# Problem to solve
From the data underneath, reproduce exactly the stretch that begins at the line with "mem_count 0" and ends after the line with "with 9 select".

*** Opening Records for this task ***

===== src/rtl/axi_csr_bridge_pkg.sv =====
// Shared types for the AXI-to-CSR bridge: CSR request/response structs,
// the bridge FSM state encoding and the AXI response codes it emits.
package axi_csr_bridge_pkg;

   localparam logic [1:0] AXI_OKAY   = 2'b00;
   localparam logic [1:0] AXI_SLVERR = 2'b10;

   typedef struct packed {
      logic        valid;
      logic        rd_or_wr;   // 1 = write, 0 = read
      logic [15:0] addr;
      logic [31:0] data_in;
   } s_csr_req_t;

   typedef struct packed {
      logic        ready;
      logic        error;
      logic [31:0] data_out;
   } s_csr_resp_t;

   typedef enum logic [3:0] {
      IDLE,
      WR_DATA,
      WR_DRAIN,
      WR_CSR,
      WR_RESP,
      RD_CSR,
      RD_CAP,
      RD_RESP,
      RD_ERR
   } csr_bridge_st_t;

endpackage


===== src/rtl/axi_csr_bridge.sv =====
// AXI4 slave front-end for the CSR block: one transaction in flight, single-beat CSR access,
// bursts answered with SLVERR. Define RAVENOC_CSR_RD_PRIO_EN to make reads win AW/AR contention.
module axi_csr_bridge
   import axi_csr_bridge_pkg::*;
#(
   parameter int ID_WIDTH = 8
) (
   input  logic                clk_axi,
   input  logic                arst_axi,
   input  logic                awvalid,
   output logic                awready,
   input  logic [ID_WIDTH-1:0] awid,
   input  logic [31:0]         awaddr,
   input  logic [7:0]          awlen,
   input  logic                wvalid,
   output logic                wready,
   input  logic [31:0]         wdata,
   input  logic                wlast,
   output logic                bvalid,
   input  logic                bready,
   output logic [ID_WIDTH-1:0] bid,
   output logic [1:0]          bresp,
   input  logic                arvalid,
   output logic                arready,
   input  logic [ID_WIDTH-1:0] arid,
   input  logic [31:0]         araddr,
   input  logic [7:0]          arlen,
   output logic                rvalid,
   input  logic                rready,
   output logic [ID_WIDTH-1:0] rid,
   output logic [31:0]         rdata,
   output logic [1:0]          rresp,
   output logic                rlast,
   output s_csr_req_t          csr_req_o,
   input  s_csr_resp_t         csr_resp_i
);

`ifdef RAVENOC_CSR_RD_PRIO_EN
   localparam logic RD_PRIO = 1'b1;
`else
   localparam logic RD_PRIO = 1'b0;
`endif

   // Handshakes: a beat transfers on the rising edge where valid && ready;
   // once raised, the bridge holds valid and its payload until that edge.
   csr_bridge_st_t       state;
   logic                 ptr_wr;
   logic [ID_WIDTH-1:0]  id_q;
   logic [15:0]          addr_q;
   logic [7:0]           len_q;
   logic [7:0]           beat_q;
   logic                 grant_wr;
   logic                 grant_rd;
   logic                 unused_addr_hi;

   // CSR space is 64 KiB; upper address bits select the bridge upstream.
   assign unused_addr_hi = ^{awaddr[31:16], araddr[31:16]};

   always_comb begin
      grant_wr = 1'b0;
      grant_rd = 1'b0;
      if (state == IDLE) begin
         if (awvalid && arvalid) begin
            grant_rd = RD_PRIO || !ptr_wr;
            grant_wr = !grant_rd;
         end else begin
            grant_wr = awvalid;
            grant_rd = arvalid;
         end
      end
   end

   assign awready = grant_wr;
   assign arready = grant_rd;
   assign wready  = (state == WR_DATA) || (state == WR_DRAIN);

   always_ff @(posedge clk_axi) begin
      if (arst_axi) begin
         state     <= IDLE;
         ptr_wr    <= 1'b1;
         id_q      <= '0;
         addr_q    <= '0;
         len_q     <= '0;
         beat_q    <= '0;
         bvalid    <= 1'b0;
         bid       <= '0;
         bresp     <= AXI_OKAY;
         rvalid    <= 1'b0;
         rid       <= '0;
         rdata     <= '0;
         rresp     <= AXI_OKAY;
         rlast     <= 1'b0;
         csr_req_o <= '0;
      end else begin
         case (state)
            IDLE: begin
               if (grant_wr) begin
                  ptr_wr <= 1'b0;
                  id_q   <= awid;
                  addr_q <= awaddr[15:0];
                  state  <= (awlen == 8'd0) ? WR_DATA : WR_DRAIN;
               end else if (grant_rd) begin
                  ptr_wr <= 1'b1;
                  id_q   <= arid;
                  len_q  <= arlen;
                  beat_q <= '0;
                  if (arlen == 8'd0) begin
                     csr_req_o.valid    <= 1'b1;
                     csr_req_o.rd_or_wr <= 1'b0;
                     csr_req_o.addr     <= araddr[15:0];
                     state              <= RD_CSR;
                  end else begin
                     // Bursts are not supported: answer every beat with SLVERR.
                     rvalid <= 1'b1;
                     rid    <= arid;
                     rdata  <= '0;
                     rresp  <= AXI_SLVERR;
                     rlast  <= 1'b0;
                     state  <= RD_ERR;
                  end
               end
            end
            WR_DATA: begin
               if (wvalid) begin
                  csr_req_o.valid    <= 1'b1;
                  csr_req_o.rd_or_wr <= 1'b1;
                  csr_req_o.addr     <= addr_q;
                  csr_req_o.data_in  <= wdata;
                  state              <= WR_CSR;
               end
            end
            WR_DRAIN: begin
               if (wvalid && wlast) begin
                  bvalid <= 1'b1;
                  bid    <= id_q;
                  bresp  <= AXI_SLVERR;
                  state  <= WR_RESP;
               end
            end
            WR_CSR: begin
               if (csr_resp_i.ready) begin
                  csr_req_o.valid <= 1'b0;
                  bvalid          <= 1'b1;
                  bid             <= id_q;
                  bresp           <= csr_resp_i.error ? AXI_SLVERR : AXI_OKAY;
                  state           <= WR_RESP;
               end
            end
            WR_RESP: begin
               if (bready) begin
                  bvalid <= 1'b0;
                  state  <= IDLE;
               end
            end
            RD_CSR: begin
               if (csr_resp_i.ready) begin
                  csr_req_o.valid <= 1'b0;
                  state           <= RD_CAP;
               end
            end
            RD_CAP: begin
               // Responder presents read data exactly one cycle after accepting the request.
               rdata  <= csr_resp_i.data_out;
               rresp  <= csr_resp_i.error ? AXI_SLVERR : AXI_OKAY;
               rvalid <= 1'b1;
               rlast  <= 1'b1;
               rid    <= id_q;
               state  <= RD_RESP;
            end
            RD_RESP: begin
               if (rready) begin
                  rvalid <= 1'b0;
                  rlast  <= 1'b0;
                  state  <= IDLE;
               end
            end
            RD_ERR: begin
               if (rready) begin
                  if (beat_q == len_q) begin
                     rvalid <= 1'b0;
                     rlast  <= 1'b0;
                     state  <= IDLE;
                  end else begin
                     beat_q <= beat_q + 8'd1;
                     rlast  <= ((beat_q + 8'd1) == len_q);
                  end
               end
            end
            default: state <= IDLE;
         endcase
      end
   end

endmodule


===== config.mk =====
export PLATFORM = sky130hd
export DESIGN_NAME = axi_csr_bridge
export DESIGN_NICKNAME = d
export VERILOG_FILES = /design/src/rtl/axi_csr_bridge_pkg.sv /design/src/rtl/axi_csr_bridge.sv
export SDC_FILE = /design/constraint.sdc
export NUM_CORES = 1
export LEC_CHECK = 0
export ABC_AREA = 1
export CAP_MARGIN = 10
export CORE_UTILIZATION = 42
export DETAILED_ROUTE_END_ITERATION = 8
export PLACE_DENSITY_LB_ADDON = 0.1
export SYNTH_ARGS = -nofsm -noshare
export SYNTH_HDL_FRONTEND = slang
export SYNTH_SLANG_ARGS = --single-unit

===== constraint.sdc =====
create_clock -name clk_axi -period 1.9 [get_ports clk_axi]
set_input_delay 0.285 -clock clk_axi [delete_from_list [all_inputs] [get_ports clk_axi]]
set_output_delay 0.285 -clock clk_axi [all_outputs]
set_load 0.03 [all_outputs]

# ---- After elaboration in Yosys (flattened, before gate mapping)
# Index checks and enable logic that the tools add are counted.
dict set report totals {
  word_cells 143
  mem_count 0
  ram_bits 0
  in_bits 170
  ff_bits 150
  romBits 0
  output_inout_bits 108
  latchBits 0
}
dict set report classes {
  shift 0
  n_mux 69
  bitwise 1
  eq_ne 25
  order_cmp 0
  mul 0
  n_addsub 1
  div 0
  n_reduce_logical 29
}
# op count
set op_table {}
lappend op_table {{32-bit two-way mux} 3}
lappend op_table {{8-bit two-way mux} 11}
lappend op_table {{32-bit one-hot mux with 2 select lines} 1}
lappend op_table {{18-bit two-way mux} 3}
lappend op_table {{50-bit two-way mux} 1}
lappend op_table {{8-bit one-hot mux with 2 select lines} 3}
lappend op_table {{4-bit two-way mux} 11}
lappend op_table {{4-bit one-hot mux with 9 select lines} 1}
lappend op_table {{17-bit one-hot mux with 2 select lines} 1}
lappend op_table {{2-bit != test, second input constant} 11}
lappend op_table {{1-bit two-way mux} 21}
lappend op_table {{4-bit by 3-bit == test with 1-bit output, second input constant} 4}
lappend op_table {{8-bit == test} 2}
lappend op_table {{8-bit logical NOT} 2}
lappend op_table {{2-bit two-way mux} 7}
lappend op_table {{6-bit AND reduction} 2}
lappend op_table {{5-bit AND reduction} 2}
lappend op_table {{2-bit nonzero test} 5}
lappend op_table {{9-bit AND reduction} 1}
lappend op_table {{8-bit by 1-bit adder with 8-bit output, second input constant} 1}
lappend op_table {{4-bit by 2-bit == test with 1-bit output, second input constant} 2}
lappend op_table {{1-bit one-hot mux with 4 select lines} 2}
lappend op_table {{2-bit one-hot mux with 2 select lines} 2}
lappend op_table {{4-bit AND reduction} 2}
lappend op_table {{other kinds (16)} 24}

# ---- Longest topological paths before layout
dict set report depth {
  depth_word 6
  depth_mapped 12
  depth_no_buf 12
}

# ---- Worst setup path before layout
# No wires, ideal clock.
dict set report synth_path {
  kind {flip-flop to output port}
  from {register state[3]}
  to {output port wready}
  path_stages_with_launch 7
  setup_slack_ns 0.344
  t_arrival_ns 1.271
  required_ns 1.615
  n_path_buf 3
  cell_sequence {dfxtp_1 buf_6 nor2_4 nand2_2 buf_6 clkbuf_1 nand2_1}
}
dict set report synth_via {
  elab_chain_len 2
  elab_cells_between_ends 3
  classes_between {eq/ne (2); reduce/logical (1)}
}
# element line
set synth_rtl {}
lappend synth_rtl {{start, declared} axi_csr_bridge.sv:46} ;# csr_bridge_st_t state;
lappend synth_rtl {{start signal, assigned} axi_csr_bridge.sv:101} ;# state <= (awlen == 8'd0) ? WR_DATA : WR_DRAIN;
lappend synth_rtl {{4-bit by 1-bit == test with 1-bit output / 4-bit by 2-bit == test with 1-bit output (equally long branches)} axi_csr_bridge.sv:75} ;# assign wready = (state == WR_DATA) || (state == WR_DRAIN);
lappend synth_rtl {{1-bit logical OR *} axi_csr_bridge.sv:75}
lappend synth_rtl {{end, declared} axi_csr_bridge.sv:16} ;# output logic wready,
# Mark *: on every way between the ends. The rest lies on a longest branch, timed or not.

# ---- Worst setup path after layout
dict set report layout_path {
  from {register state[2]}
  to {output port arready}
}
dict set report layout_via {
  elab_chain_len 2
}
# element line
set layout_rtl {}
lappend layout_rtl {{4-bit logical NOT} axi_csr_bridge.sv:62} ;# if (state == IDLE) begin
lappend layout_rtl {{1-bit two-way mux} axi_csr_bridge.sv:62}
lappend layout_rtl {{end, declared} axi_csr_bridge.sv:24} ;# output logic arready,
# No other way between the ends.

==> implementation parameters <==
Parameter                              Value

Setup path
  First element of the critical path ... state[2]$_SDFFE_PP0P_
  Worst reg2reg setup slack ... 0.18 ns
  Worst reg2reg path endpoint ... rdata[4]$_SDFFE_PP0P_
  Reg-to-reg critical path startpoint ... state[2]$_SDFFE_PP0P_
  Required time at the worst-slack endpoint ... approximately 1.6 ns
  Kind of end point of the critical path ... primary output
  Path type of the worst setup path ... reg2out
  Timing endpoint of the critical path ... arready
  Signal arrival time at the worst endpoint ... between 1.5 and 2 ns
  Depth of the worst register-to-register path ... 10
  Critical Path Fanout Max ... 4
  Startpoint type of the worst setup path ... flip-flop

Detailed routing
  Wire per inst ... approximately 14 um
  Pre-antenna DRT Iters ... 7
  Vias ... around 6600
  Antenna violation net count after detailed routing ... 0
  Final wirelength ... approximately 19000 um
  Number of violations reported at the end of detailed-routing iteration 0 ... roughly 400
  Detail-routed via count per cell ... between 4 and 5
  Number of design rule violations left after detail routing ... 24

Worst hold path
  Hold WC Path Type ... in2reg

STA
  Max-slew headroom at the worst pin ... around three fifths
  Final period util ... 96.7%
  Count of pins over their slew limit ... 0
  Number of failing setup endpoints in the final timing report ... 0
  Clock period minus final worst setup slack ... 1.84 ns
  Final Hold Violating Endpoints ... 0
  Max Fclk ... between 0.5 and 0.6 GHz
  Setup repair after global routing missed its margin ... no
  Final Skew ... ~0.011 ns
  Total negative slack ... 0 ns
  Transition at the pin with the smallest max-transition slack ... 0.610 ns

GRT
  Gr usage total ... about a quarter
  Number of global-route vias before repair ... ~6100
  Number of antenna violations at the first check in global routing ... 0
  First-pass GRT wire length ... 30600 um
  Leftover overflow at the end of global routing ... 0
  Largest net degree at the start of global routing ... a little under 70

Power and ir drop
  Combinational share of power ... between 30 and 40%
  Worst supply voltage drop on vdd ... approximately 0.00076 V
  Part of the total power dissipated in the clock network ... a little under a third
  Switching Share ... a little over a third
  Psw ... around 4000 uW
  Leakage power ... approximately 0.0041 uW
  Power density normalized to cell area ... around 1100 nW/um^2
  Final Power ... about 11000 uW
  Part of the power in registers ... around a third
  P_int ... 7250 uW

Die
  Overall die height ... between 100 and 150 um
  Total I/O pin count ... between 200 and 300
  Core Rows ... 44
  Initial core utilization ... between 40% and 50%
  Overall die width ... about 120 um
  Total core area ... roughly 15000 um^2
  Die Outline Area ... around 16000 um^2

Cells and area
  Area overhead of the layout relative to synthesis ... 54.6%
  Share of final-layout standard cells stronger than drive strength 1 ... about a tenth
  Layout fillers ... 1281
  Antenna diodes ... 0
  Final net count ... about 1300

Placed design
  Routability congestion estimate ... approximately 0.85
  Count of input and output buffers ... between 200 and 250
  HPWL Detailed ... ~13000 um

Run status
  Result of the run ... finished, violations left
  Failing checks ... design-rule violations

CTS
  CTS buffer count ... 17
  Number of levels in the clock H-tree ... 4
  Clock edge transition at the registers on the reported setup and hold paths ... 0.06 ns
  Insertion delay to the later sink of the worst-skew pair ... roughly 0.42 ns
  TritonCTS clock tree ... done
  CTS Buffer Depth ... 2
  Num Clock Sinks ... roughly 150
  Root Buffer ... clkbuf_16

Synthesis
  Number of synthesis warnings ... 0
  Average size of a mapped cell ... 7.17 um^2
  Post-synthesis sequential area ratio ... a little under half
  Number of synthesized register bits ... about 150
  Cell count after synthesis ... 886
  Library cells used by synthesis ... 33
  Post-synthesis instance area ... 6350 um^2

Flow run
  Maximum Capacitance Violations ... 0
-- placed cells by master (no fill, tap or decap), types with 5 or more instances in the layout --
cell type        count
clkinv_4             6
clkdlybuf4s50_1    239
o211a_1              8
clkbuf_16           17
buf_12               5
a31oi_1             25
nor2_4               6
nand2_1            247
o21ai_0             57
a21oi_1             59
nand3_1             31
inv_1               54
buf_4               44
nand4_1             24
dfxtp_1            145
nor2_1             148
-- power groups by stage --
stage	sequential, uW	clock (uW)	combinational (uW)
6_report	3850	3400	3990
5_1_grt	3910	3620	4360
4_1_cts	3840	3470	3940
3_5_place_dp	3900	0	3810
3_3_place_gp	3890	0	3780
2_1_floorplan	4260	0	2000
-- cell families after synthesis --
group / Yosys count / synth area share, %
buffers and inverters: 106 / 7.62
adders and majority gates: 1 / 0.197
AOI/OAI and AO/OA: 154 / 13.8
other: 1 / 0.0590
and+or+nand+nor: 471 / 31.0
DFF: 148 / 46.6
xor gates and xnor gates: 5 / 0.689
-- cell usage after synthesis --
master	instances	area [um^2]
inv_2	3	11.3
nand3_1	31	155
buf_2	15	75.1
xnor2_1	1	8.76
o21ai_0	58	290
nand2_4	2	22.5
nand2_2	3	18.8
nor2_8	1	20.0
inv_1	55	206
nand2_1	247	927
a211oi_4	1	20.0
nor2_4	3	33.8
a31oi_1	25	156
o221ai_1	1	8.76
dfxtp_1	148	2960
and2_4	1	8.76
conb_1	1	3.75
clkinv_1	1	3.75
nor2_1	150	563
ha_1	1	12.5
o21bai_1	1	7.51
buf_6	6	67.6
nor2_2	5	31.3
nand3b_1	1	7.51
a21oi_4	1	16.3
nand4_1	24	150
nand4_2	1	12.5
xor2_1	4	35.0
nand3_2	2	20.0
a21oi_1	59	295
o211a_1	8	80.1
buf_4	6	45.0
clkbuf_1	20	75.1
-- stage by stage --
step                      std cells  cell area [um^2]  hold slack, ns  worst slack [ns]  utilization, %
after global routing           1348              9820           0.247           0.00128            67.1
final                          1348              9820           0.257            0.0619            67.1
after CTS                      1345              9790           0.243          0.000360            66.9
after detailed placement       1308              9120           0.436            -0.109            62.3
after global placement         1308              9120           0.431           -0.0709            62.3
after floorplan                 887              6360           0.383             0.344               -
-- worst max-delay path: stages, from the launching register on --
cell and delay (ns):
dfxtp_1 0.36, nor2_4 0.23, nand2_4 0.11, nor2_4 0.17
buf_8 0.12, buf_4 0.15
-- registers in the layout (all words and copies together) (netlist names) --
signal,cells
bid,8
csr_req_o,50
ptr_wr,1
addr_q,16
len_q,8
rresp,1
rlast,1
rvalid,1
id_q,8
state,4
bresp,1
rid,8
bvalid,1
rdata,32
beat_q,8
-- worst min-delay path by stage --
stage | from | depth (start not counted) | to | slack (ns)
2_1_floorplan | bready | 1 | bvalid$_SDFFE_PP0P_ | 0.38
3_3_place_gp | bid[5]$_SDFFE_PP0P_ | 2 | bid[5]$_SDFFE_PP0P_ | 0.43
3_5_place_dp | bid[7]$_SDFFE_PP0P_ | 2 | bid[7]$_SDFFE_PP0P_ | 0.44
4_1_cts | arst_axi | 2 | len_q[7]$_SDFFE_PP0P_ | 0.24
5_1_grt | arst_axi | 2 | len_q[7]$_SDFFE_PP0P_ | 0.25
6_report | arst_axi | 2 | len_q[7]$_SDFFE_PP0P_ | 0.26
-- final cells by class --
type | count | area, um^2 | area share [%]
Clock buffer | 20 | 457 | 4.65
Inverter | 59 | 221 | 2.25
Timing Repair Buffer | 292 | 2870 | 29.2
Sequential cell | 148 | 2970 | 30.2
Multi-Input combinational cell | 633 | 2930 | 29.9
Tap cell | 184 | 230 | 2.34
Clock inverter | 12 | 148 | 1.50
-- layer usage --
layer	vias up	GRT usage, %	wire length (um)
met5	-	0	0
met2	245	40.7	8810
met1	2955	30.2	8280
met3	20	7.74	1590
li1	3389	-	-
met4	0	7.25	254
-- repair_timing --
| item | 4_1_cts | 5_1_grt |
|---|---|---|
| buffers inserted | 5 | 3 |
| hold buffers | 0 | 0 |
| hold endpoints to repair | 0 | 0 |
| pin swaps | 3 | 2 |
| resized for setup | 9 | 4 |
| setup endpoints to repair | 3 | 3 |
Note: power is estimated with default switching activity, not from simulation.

*** Closing Records for this task ***
*** Opening Records for this task ***

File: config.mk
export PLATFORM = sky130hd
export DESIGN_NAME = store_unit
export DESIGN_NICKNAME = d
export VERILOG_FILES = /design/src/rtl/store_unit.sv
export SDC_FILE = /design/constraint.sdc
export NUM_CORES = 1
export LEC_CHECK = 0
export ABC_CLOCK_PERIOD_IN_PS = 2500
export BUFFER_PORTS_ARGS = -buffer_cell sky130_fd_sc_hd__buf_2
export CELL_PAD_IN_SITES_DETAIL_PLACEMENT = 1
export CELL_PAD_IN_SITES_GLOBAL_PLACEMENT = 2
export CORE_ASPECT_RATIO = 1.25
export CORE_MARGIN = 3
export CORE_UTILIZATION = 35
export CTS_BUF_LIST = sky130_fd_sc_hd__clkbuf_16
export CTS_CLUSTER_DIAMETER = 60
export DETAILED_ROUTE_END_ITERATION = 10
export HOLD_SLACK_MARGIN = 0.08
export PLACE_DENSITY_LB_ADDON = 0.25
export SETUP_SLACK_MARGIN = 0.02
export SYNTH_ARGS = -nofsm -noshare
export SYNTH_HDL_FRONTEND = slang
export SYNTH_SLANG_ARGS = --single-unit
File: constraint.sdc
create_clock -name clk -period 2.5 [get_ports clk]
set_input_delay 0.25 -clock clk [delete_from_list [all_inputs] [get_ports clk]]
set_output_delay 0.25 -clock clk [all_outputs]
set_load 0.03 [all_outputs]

*** Closing Records for this task ***

# Solution to the exercise
  mem_count 0
  ram_bits 0
  in_bits 170
  ff_bits 150
  romBits 0
  output_inout_bits 108
  latchBits 0
}
dict set report classes {
  shift 0
  n_mux 69
  bitwise 1
  eq_ne 25
  order_cmp 0
  mul 0
  n_addsub 1
  div 0
  n_reduce_logical 29
}
# op count
set op_table {}
lappend op_table {{32-bit two-way mux} 3}
lappend op_table {{8-bit two-way mux} 11}
lappend op_table {{32-bit one-hot mux with 2 select lines} 1}
lappend op_table {{18-bit two-way mux} 3}
lappend op_table {{50-bit two-way mux} 1}
lappend op_table {{8-bit one-hot mux with 2 select lines} 3}
lappend op_table {{4-bit two-way mux} 11}
lappend op_table {{4-bit one-hot mux with 9 select lines} 1}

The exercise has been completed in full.